Confessions of a working mother…
I know I can’t be the only parent who dreads the looming Valentine’s Day card exchange. You are given a class list and one week to make a stack of valentines for your child’s class. And while a week seems like ample time, it is just enough time to make you feel like it is ample.
For some reason, year after year, I find myself scrambling with a full workload, social commitments, a messy house, a list of chores and about 48 hours to come up with something. Some wonderfully creative pieces of art for my child to proudly distribute to his friends, his not-friends, his “I-don’t-know-who-that-is” friends. His teacher, his substitute teacher, the educational assistant, the principal, his cousins (whom we may not even see in February), and anyone else my child can think of at the moment, also need a valentine.
Don’t get me wrong…I know it’s important. After all, it is our way of carrying on the long-standing Christian tradition of the Feast of Saint Valentine. Oh, wait, none of us actually know this tradition, nor do our children, nor are we feasting! We carry it on as a symbol of love and showing that we care for others.
So, for parents who find themselves in the same predicament as I find myself in, I suggest taking the following steps:
Step 1: Using Google, type in such search phrases as:
“Last minute homemade Valentine’s Day ideas” or “quick and easy Valentine’s Day cards with common household items”. This will generate an astounding number of gorgeous, awe-inspiring pieces of art. None of which are quick, easy, or include anything you might have on hand – you’ve been warned.
Step 2: After perusing several images, pick out a couple you think are “possible” to make with your child. I suggest narrowing it down to two (it is important to have a backup for when your child realizes that their “love bug” looks nothing like the inspirational image printed out beside them).
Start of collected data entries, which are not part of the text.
<file path="src/rtl/dma_act_pkg.sv">
package dma_act_pkg;

    localparam int WORD_W = 64;
    localparam int BEATS  = 4;
    localparam int BEAT_W = $clog2(BEATS);
    localparam int DESC_W = WORD_W * BEATS;

    typedef enum logic [1:0] {
        ST_IDLE  = 2'd0,
        ST_READ  = 2'd1,
        ST_DRAIN = 2'd2,
        ST_OFFER = 2'd3
    } fetch_st_e;

endpackage

</file>
<file path="src/rtl/dma_act_qual.sv">
module dma_act_qual #(
    parameter int NCH = 8,
    parameter int CW  = 3
) (
    input  logic           clk,
    input  logic           rst_n,
    input  logic [NCH-1:0] hw_req,
    input  logic [NCH-1:0] sw_start,
    input  logic [NCH-1:0] ch_enable,
    input  logic           take,
    input  logic [CW-1:0]  take_idx,
    output logic [NCH-1:0] pend
);

    typedef struct packed {
        logic [NCH-1:0] hw;
        logic [NCH-1:0] sw;
        logic [NCH-1:0] pend;
    } qual_t;

    qual_t q_q, q_d;
    logic [NCH-1:0] clr_mask;

    always_comb begin
        q_d      = q_q;
        clr_mask = '0;
        if (take) clr_mask[take_idx] = 1'b1;
        q_d.hw   = hw_req;
        q_d.sw   = sw_start;
        q_d.pend = (q_q.pend & ~clr_mask) | (q_q.hw & ch_enable) | q_q.sw;
    end

    always_ff @(posedge clk) begin
        if (!rst_n) q_q <= '0;
        else        q_q <= q_d;
    end

    assign pend = q_q.pend;

    // a grant only ever names a channel that is pending
    p_take_pending_r4: assert property (@(posedge clk) disable iff (!rst_n)
        take |-> q_q.pend[take_idx]);

    generate
        for (genvar i = 0; i < NCH; i++) begin : g_hold
            // pending survives until granted
            p_pend_kept_r5: assert property (@(posedge clk) disable iff (!rst_n)
                q_q.pend[i] && !(take && (take_idx == CW'(i))) |=> q_q.pend[i]);
        end
    endgenerate

endmodule

</file>
<file path="src/rtl/dma_act_arb.sv">
module dma_act_arb #(
    parameter int NCH = 8,
    parameter int CW  = 3
) (
    input  logic [NCH-1:0] pend,
    output logic           any,
    output logic [CW-1:0]  win
);

    always_comb begin
        win = '0;
        for (int i = NCH - 1; i >= 0; i--) begin
            if (pend[i]) win = CW'(i);
        end
        any = |pend;
    end

endmodule

</file>
<file path="src/rtl/dma_act_fetch.sv">
module dma_act_fetch
    import dma_act_pkg::*;
#(
    parameter int CW = 3,
    parameter int AW = CW + BEAT_W
) (
    input  logic              clk,
    input  logic              rst_n,
    input  logic              any,
    input  logic [CW-1:0]     win,
    input  logic              engine_busy,
    output logic              take,
    output logic              mem_rd_en,
    output logic [AW-1:0]     mem_addr,
    input  logic [WORD_W-1:0] mem_rdata,
    output logic              desc_valid,
    input  logic              desc_ready,
    output logic [CW-1:0]     desc_chan,
    output logic [DESC_W-1:0] desc_data
);

    typedef struct packed {
        fetch_st_e         st;
        logic [CW-1:0]     ch;
        logic [BEAT_W-1:0] beat;
        logic              rvld;
        logic [BEAT_W-1:0] ridx;
        logic [DESC_W-1:0] desc;
    } fetch_t;

    fetch_t q_q, q_d;

    always_comb begin
        q_d    = q_q;
        take   = 1'b0;
        q_d.rvld = (q_q.st == ST_READ);
        q_d.ridx = q_q.beat;
        if (q_q.rvld) q_d.desc[int'(q_q.ridx) * WORD_W +: WORD_W] = mem_rdata;
        case (q_q.st)
            ST_IDLE: begin
                if (any && !engine_busy) begin
                    take     = 1'b1;
                    q_d.ch   = win;
                    q_d.beat = '0;
                    q_d.st   = ST_READ;
                end
            end
            ST_READ: begin
                q_d.beat = q_q.beat + 1'b1;
                if (q_q.beat == BEAT_W'(BEATS - 1)) q_d.st = ST_DRAIN;
            end
            ST_DRAIN: q_d.st = ST_OFFER;
            ST_OFFER: if (desc_ready) q_d.st = ST_IDLE;
            default:  q_d.st = ST_IDLE;
        endcase
    end

    always_ff @(posedge clk) begin
        if (!rst_n) q_q <= '0;
        else        q_q <= q_d;
    end

    assign mem_rd_en  = (q_q.st == ST_READ);
    assign mem_addr   = {q_q.ch, q_q.beat};
    assign desc_valid = (q_q.st == ST_OFFER);
    assign desc_chan  = q_q.ch;
    assign desc_data  = q_q.desc;

    // each burst is exactly four reads long
    p_burst_len_r6: assert property (@(posedge clk) disable iff (!rst_n)
        $rose(mem_rd_en) |=> mem_rd_en ##1 mem_rd_en ##1 mem_rd_en ##1 !mem_rd_en);

    // addresses step by one inside a burst
    p_addr_step_r6: assert property (@(posedge clk) disable iff (!rst_n)
        mem_rd_en && $past(mem_rd_en) |-> mem_addr == $past(mem_addr) + AW'(1));

    // offer appears one idle cycle after the last read
    p_offer_after_burst_r7: assert property (@(posedge clk) disable iff (!rst_n)
        $rose(desc_valid) |-> !$past(mem_rd_en) && $past(mem_rd_en, 2));

    // offered descriptor is held until accepted
    p_offer_stable_r8: assert property (@(posedge clk) disable iff (!rst_n)
        desc_valid && !desc_ready |=> desc_valid && $stable(desc_data) && $stable(desc_chan));

    // no reads while a descriptor is offered
    p_no_read_offer_r8: assert property (@(posedge clk) disable iff (!rst_n)
        desc_valid |-> !mem_rd_en);

    // a busy engine keeps an idle fetcher idle
    p_busy_holds_r9: assert property (@(posedge clk) disable iff (!rst_n)
        !mem_rd_en && engine_busy |=> !mem_rd_en);

    // reset leaves the outputs quiet
    p_reset_clear_r10: assert property (@(posedge clk)
        !rst_n |=> !desc_valid && !mem_rd_en);

endmodule

</file>
<file path="src/rtl/dma_act_seq.sv">
module dma_act_seq
    import dma_act_pkg::*;
#(
    parameter int NCH = 8
) (
    input  logic                       clk,
    input  logic                       rst_n,
    input  logic [NCH-1:0]             hw_req,
    input  logic [NCH-1:0]             sw_start,
    input  logic [NCH-1:0]             ch_enable,
    input  logic                       engine_busy,
    output logic                       mem_rd_en,
    output logic [$clog2(NCH)+1:0]     mem_addr,
    input  logic [63:0]                mem_rdata,
    output logic                       desc_valid,
    input  logic                       desc_ready,
    output logic [$clog2(NCH)-1:0]     desc_chan,
    output logic [255:0]               desc_data
);

    localparam int CW = $clog2(NCH);
    localparam int AW = CW + BEAT_W;

    logic [NCH-1:0] pend;
    logic           any;
    logic [CW-1:0]  win;
    logic           take;

    dma_act_qual #(.NCH(NCH), .CW(CW)) u_qual (
        .clk       (clk),
        .rst_n     (rst_n),
        .hw_req    (hw_req),
        .sw_start  (sw_start),
        .ch_enable (ch_enable),
        .take      (take),
        .take_idx  (win),
        .pend      (pend)
    );

    dma_act_arb #(.NCH(NCH), .CW(CW)) u_arb (
        .pend (pend),
        .any  (any),
        .win  (win)
    );

    dma_act_fetch #(.CW(CW), .AW(AW)) u_fetch (
        .clk         (clk),
        .rst_n       (rst_n),
        .any         (any),
        .win         (win),
        .engine_busy (engine_busy),
        .take        (take),
        .mem_rd_en   (mem_rd_en),
        .mem_addr    (mem_addr),
        .mem_rdata   (mem_rdata),
        .desc_valid  (desc_valid),
        .desc_ready  (desc_ready),
        .desc_chan   (desc_chan),
        .desc_data   (desc_data)
    );

endmodule

</file>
Step 3: Once you’ve decided on your art project, make a list and head to the store immediately for the necessary supplies. While waiting in the check-out line, DO NOT get sucked into the quick, easy, timesaving pre-made valentines sitting by the till. Just because you are an overloaded, full-time working parent DOES NOT mean you do not have time for meaningful one-on-one time with your child. Your career will not interfere with you being an amazing parent!
Step 4: Return home with the necessary items and immediately prepare your workstation.
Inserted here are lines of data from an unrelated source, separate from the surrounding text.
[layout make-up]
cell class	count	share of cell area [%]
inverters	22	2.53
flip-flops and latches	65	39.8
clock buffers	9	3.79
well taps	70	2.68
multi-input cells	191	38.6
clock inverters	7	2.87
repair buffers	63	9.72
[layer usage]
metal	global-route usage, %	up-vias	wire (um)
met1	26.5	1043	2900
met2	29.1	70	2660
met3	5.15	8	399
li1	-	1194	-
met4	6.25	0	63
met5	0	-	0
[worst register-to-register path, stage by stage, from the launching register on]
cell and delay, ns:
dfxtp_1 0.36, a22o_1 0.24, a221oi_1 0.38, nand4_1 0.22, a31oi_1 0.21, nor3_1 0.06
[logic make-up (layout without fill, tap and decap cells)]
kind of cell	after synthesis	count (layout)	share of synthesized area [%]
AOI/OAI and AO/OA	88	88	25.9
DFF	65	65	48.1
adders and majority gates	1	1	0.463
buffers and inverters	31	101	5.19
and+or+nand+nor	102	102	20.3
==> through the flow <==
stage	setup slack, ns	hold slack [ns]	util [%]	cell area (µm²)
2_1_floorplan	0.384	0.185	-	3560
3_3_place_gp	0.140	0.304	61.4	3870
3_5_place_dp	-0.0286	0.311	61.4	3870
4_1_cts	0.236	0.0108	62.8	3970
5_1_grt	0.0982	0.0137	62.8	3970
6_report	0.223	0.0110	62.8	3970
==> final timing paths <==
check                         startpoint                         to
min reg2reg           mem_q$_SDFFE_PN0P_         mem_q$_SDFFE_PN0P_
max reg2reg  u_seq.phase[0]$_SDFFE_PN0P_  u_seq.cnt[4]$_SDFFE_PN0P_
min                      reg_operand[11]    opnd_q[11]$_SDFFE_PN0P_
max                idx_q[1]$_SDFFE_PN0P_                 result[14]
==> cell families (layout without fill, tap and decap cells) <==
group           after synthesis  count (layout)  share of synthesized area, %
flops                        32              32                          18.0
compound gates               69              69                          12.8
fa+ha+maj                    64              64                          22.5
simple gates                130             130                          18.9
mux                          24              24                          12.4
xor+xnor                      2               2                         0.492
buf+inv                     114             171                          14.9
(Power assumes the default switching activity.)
File: src/rtl/gcmd_pkg.sv
package gcmd_pkg;
   timeunit 1ns;
   timeprecision 1ps;

   localparam int unsigned HDR_W = 24;
   localparam int unsigned ST_W  = 9;

   localparam int unsigned ST_RPL_EMPTY = 1;
   localparam int unsigned ST_WPL_EMPTY = 3;
   localparam int unsigned ST_CMD_EMPTY = 5;
   localparam int unsigned ST_RD_DONE   = 7;
   localparam int unsigned ST_OVF       = 8;

   localparam logic [1:0] A_HDR  = 2'd0;
   localparam logic [1:0] A_PLD  = 2'd1;
   localparam logic [1:0] A_STAT = 2'd2;

   typedef enum logic [1:0] {SQ_IDLE, SQ_HDR, SQ_PLD, SQ_RESP} seq_state_e;

   typedef struct packed {
      logic [7:0] hi;
      logic [7:0] lo;
      logic [1:0] vc;
      logic [5:0] dt;
   } hdr_t;

   function automatic logic dt_is_long(input logic [5:0] dt);
      return dt[3:0] > 4'd8;
   endfunction

   function automatic logic dt_is_read(input logic [5:0] dt);
      return (dt == 6'h04) || (dt == 6'h14) || (dt == 6'h24) || (dt == 6'h06);
   endfunction

   function automatic logic dt_is_filler(input logic [5:0] dt);
      return (dt == 6'h09) || (dt == 6'h19);
   endfunction
endpackage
Note: it is also smart to be prepared with a new and creative bribe for when your child’s interest in this project wanes. Have you ever made a Shirley Temple?
Step 5: Begin crafting. This step is important, as you seriously don’t have much time left at this point.
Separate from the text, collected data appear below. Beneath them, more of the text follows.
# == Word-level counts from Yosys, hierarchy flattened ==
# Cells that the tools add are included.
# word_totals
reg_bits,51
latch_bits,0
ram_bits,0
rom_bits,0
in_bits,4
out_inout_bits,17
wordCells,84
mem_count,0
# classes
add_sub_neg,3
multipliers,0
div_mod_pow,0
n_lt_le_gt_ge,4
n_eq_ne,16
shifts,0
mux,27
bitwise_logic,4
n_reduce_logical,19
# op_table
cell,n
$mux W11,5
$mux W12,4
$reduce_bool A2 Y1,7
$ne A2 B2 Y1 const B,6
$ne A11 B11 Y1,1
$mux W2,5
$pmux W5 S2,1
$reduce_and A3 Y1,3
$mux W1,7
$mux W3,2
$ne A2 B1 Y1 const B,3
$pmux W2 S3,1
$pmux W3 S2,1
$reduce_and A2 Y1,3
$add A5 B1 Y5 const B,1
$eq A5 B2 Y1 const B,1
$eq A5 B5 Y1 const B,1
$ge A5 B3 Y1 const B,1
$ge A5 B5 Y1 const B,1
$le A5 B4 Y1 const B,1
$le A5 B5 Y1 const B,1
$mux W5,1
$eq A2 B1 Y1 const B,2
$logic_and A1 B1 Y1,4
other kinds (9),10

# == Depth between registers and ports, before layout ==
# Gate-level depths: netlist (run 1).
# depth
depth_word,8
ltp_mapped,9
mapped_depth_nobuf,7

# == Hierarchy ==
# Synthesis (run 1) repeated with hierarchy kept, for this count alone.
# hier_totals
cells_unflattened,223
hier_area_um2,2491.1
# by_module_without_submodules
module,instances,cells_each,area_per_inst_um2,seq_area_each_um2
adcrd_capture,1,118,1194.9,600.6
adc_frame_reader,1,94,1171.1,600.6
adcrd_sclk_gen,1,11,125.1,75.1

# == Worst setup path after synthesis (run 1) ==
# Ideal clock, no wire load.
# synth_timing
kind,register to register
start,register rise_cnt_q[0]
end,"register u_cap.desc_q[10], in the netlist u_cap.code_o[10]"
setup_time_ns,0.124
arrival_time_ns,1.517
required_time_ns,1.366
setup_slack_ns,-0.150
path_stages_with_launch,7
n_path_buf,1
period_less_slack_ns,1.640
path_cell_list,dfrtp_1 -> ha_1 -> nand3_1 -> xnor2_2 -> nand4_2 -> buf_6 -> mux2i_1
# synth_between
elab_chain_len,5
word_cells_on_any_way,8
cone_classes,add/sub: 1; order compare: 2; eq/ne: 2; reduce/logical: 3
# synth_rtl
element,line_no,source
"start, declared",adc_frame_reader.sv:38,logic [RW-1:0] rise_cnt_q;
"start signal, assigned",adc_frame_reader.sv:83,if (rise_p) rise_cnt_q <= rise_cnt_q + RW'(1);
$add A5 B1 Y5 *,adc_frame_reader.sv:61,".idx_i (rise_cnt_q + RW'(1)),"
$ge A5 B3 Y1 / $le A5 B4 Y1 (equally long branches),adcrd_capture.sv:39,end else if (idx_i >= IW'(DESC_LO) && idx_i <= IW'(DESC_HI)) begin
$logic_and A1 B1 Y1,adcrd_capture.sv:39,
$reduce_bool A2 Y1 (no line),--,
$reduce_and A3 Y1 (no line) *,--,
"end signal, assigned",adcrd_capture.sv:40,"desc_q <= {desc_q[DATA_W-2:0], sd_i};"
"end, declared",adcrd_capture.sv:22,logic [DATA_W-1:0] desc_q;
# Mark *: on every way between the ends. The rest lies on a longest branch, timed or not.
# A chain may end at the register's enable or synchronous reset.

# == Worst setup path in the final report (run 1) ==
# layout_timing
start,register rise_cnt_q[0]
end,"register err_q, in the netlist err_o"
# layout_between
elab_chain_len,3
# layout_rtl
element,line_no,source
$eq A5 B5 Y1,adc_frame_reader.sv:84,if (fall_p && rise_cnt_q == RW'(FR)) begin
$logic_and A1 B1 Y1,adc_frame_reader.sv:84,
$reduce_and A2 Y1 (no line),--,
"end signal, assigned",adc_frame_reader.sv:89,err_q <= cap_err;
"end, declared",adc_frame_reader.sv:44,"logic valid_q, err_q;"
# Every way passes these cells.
===== src/rtl/burst_err_accum.sv =====
module burst_err_accum #(
    parameter int NUM   = 6,
    parameter int CNT_W = 16
) (
    input  logic             clk,
    input  logic             rst_n,
    input  logic [NUM-1:0]   hit,
    output logic [NUM-1:0]   pulse,
    output logic [NUM-1:0]   sticky,
    output logic [CNT_W-1:0] count
);

    localparam int ADD_W = $clog2(NUM + 1);

    typedef struct packed {
        logic [NUM-1:0]   pulse;
        logic [NUM-1:0]   sticky;
        logic [CNT_W-1:0] count;
    } acc_state_t;

    acc_state_t st_d, st_q;
    logic [ADD_W-1:0] ones_d;
    logic [CNT_W:0]   sum_d;

    always_comb begin
        ones_d = '0;
        for (int i = 0; i < NUM; i++) begin
            ones_d = ones_d + ADD_W'(hit[i]);
        end
        sum_d = {1'b0, st_q.count} + (CNT_W + 1)'(ones_d);

        st_d        = st_q;
        st_d.pulse  = hit;
        st_d.sticky = st_q.sticky | hit;
        st_d.count  = sum_d[CNT_W] ? '1 : sum_d[CNT_W-1:0];
    end

    always_ff @(posedge clk or negedge rst_n) begin
        if (!rst_n) begin
            st_q <= '0;
        end else begin
            st_q <= st_d;
        end
    end

    assign pulse  = st_q.pulse;
    assign sticky = st_q.sticky;
    assign count  = st_q.count;

    // sticky flags never clear outside reset
    a_r8_sticky_holds: assert property (@(posedge clk) disable iff (!rst_n)
        ((sticky & $past(sticky)) == $past(sticky)));

    // any pulse bit is mirrored in the sticky flags
    a_r8_pulse_sets_sticky: assert property (@(posedge clk) disable iff (!rst_n)
        ((sticky & pulse) == pulse));

    // the total never goes down
    a_r9_count_monotonic: assert property (@(posedge clk) disable iff (!rst_n)
        (count >= $past(count)));

    // the total moves only in cycles following a detected violation
    a_r9_count_needs_hit: assert property (@(posedge clk) disable iff (!rst_n)
        ($past(hit) == '0) |-> (count == $past(count)));

endmodule


===== src/rtl/axi_burst_rule_monitor.sv =====
module axi_burst_rule_monitor
    import burst_mon_pkg::*;
#(
    parameter int DATA_W    = 64,
    parameter bit NARROW_OK = 1'b0,
    parameter int MAX_LEN   = 15,
    parameter bit AXI3      = 1'b0,
    parameter int CNT_W     = 16
) (
    input  logic                 clk,
    input  logic                 rst_n,
    input  logic                 aw_valid,
    input  logic                 aw_ready,
    input  logic [7:0]           aw_len,
    input  logic [2:0]           aw_size,
    input  logic [3:0]           aw_cache,
    input  logic                 ar_valid,
    input  logic                 ar_ready,
    input  logic [7:0]           ar_len,
    input  logic [2:0]           ar_size,
    input  logic [3:0]           ar_cache,
    output logic [NUM_RULES-1:0] err_pulse,
    output logic [NUM_RULES-1:0] err_sticky,
    output logic [CNT_W-1:0]     err_count
);

    addr_req_t      req   [NUM_CHAN];
    chan_hits_t     hits  [NUM_CHAN];
    logic [NUM_RULES-1:0] rule_hit;

    assign req[0] = '{valid: aw_valid, ready: aw_ready, len: aw_len, size: aw_size, cache: aw_cache};
    assign req[1] = '{valid: ar_valid, ready: ar_ready, len: ar_len, size: ar_size, cache: ar_cache};

    for (genvar ch = 0; ch < NUM_CHAN; ch++) begin : g_chan
        burst_chan_rules #(
            .DATA_W    (DATA_W),
            .NARROW_OK (NARROW_OK),
            .MAX_LEN   (MAX_LEN),
            .AXI3      (AXI3)
        ) u_rules (
            .req  (req[ch]),
            .hits (hits[ch])
        );
        assign rule_hit[NSIZE_BASE  + ch] = hits[ch].narrow;
        assign rule_hit[NCACHE_BASE + ch] = hits[ch].non_mod;
        assign rule_hit[MAXLEN_BASE + ch] = hits[ch].max_len;
    end

    burst_err_accum #(
        .NUM   (NUM_RULES),
        .CNT_W (CNT_W)
    ) u_accum (
        .clk    (clk),
        .rst_n  (rst_n),
        .hit    (rule_hit),
        .pulse  (err_pulse),
        .sticky (err_sticky),
        .count  (err_count)
    );

    // write-side rules report only after a write handshake
    a_r6_aw_needs_handshake: assert property (@(posedge clk) disable iff (!rst_n)
        (err_pulse[0] || err_pulse[2] || err_pulse[4]) |-> $past(aw_valid && aw_ready));

    // read-side rules report only after a read handshake
    a_r6_ar_needs_handshake: assert property (@(posedge clk) disable iff (!rst_n)
        (err_pulse[1] || err_pulse[3] || err_pulse[5]) |-> $past(ar_valid && ar_ready));

    // an accepted zero-length write is never called narrow or non-modifiable
    a_r13_single_beat_aw: assert property (@(posedge clk) disable iff (!rst_n)
        $past(aw_valid && aw_ready && aw_len == 8'd0) |-> !(err_pulse[0] || err_pulse[2]));

    // same for reads
    a_r13_single_beat_ar: assert property (@(posedge clk) disable iff (!rst_n)
        $past(ar_valid && ar_ready && ar_len == 8'd0) |-> !(err_pulse[1] || err_pulse[3]));

    if (NARROW_OK) begin : g_narrow_chk
        // narrow-capable links never report the narrow rules
        a_r11_narrow_rules_off: assert property (@(posedge clk) disable iff (!rst_n)
            (err_pulse[3:0] == 4'b0000));
    end

endmodule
Warning! Once engaged, the following may occur:
- You remember how much you love crafting and wonder why you haven’t been doing this every Sunday since birth.
- You see the amazed look on your child’s face when they see that their parent has figured out how to make swirl art out of shaving cream!
- After going through every friend, enemy, crush, staff member, hot lunch volunteer, and janitor you might get some insight into your child’s school.
- You will have a conversation about LOVE. What love means to you and your child and your family.
- You may feel like even though you are an overwhelmed, working parent you are not failing terribly as a parent.
- You will finish on time with a stack of beautiful, creative valentines that your child is so very PROUD to bring to school on Valentine’s Day. They may also reek of Gillette shaving cream, however.
Please note: You won’t actually start crafting every Sunday, but the experience will leave you with such a warm memory that you will no doubt endure the same torture every February for the entirety of your child’s elementary school career.
You’ve been warned. Happy Valentine’s Day.